* [INSTRUCTIONS TO FOLLOW]:
Would you output the whole of the data exactly?

* [DATA]:
This is an optimization exercise on Yosys and OpenROAD, whose aim is small area and a short achievable clock period, not a production implementation. Only simulation tests tie the RTL to the original design; equivalence was not proved. No activity file was given, so power comes from the tool's default toggle rates.

== sierra ==
Design user_logic, start of the top module:
module user_logic
(
  Bus2IP_Clk,                      
  Bus2IP_Reset,                    
  Bus2IP_Data,                     
  Bus2IP_BE,                       
  Bus2IP_RdCE,                     
  Bus2IP_WrCE,                     
  IP2Bus_Data,                     
  IP2Bus_RdAck,                    
  IP2Bus_WrAck,                    
  IP2Bus_Error                     
);
parameter C_SLV_DWIDTH                   = 32;
parameter C_NUM_REG                      = 3;
input                                     Bus2IP_Clk;
input                                     Bus2IP_Reset;
input      [0 : C_SLV_DWIDTH-1]           Bus2IP_Data;
input      [0 : C_SLV_DWIDTH/8-1]         Bus2IP_BE;
input      [0 : C_NUM_REG-1]              Bus2IP_RdCE;
input      [0 : C_NUM_REG-1]              Bus2IP_WrCE;
output     [0 : C_SLV_DWIDTH-1]           IP2Bus_Data;
output                                    IP2Bus_RdAck;
output                                    IP2Bus_WrAck;
output                                    IP2Bus_Error;
  reg  [0:31] slv_reg0;    
  reg  [0:31] slv_reg1;    
  reg  [0:31] slv_reg2;    
  reg         rst_d;       
  integer     byte_index;
  reg [0:31] a_next, b_next;
  always @(*) begin
    a_next = slv_reg0;
    b_next = slv_reg1;
    if (Bus2IP_Reset == 1) begin
      a_next = 0;
      b_next = 0;
    end else
      case (Bus2IP_WrCE)
        3'b100 :
  ...
==> flow/config.mk <==
export PLATFORM = sky130hd
export DESIGN_NAME = user_logic
export DESIGN_NICKNAME = user_logic
export VERILOG_FILES = /design/flow/design.v
export SDC_FILE = /design/flow/constraint.sdc
export NUM_CORES = 4
export LEC_CHECK = 0
export ABC_AREA = 0
export CAP_MARGIN = 20
export CORE_MARGIN = 2
export CORE_UTILIZATION = 40
export SETUP_SLACK_MARGIN = 4.0
export SLEW_MARGIN = 20
export SYNTH_HIERARCHICAL = 1
export SYNTH_MINIMUM_KEEP_SIZE = 0
==> flow/constraint.sdc <==
create_clock -name core_clock -period 8.0 [get_ports {Bus2IP_Clk}]
set_input_delay 1.6000 -clock core_clock [delete_from_list [all_inputs] [get_ports {Bus2IP_Clk}]]
set_output_delay 1.6000 -clock core_clock [all_outputs]
set_load 0.01 [all_outputs]
standard.sh (not shown) runs the stock make flow with config.mk's settings and CLKGATE_MAP_FILE= SYNTH_SCRIPT=/design/flow/synth_recipe.tcl, a recipe that flattens the netlist after the stock synthesis.
==> flow/flow/run.sh <==
#!/bin/bash
set -euo pipefail
bash standard.sh "BUFFER_PORTS_ARGS=-buffer_cell sky130_fd_sc_hd__buf_2" finish > make.log 2>&1
Setup changes, sierra to yarrow
==> flow/flow/run.sh <==
#!/bin/bash
set -euo pipefail
bash standard.sh "BUFFER_PORTS_ARGS=-buffer_cell sky130_fd_sc_hd__buf_2" \
  "CTS_ARGS=-sink_clustering_enable -repair_clock_nets -dont_use_dummy_load -sink_clustering_size 14 -buf_list sky130_fd_sc_hd__clkbuf_8 -root_buf sky130_fd_sc_hd__clkbuf_16" \
  finish > make.log 2>&1
[summary]
Measured against each other, sierra and yarrow differ in total power, the higher figure coming from sierra. On final clock period utilization by the worst path, sierra and yarrow are basically level. Between sierra and yarrow, the count of cells along the worst hold path figures differ only marginally. Between sierra and yarrow, the maximum frequency figures differ only marginally. The run showing the smaller sequential share of power is sierra. Compared with sierra, in yarrow final cell count -about 1%, number of clock-tree buffers in the layout -1, routed metal-1 wire length down 1.4%, initial antenna violation count moved down.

* [THE ANSWER]:
This is an optimization exercise on Yosys and OpenROAD, whose aim is small area and a short achievable clock period, not a production implementation. Only simulation tests tie the RTL to the original design; equivalence was not proved. No activity file was given, so power comes from the tool's default toggle rates.

== sierra ==
Design user_logic, start of the top module:
module user_logic
(
  Bus2IP_Clk,                      
  Bus2IP_Reset,                    
  Bus2IP_Data,                     
  Bus2IP_BE,                       
  Bus2IP_RdCE,                     
  Bus2IP_WrCE,                     
  IP2Bus_Data,                     
  IP2Bus_RdAck,                    
  IP2Bus_WrAck,                    
  IP2Bus_Error                     
);
parameter C_SLV_DWIDTH                   = 32;
parameter C_NUM_REG                      = 3;
input                                     Bus2IP_Clk;
input                                     Bus2IP_Reset;
input      [0 : C_SLV_DWIDTH-1]           Bus2IP_Data;
input      [0 : C_SLV_DWIDTH/8-1]         Bus2IP_BE;
input      [0 : C_NUM_REG-1]              Bus2IP_RdCE;
input      [0 : C_NUM_REG-1]              Bus2IP_WrCE;
output     [0 : C_SLV_DWIDTH-1]           IP2Bus_Data;
output                                    IP2Bus_RdAck;
output                                    IP2Bus_WrAck;
output                                    IP2Bus_Error;
  reg  [0:31] slv_reg0;    
  reg  [0:31] slv_reg1;    
  reg  [0:31] slv_reg2;    
  reg         rst_d;       
  integer     byte_index;
  reg [0:31] a_next, b_next;
  always @(*) begin
    a_next = slv_reg0;
    b_next = slv_reg1;
    if (Bus2IP_Reset == 1) begin
      a_next = 0;
      b_next = 0;
    end else
      case (Bus2IP_WrCE)
        3'b100 :
  ...
==> flow/config.mk <==
export PLATFORM = sky130hd
export DESIGN_NAME = user_logic
export DESIGN_NICKNAME = user_logic
export VERILOG_FILES = /design/flow/design.v
export SDC_FILE = /design/flow/constraint.sdc
export NUM_CORES = 4
export LEC_CHECK = 0
export ABC_AREA = 0
export CAP_MARGIN = 20
export CORE_MARGIN = 2
export CORE_UTILIZATION = 40
export SETUP_SLACK_MARGIN = 4.0
export SLEW_MARGIN = 20
export SYNTH_HIERARCHICAL = 1
export SYNTH_MINIMUM_KEEP_SIZE = 0
==> flow/constraint.sdc <==
create_clock -name core_clock -period 8.0 [get_ports {Bus2IP_Clk}]
set_input_delay 1.6000 -clock core_clock [delete_from_list [all_inputs] [get_ports {Bus2IP_Clk}]]
set_output_delay 1.6000 -clock core_clock [all_outputs]
set_load 0.01 [all_outputs]
standard.sh (not shown) runs the stock make flow with config.mk's settings and CLKGATE_MAP_FILE= SYNTH_SCRIPT=/design/flow/synth_recipe.tcl, a recipe that flattens the netlist after the stock synthesis.
==> flow/flow/run.sh <==
#!/bin/bash
set -euo pipefail
bash standard.sh "BUFFER_PORTS_ARGS=-buffer_cell sky130_fd_sc_hd__buf_2" finish > make.log 2>&1
Setup changes, sierra to yarrow
==> flow/flow/run.sh <==
#!/bin/bash
set -euo pipefail
bash standard.sh "BUFFER_PORTS_ARGS=-buffer_cell sky130_fd_sc_hd__buf_2" \
  "CTS_ARGS=-sink_clustering_enable -repair_clock_nets -dont_use_dummy_load -sink_clustering_size 14 -buf_list sky130_fd_sc_hd__clkbuf_8 -root_buf sky130_fd_sc_hd__clkbuf_16" \
  finish > make.log 2>&1
[summary]
Measured against each other, sierra and yarrow differ in total power, the higher figure coming from sierra. On final clock period utilization by the worst path, sierra and yarrow are basically level. Between sierra and yarrow, the count of cells along the worst hold path figures differ only marginally. Between sierra and yarrow, the maximum frequency figures differ only marginally. The run showing the smaller sequential share of power is sierra. Compared with sierra, in yarrow final cell count -about 1%, number of clock-tree buffers in the layout -1, routed metal-1 wire length down 1.4%, initial antenna violation count moved down.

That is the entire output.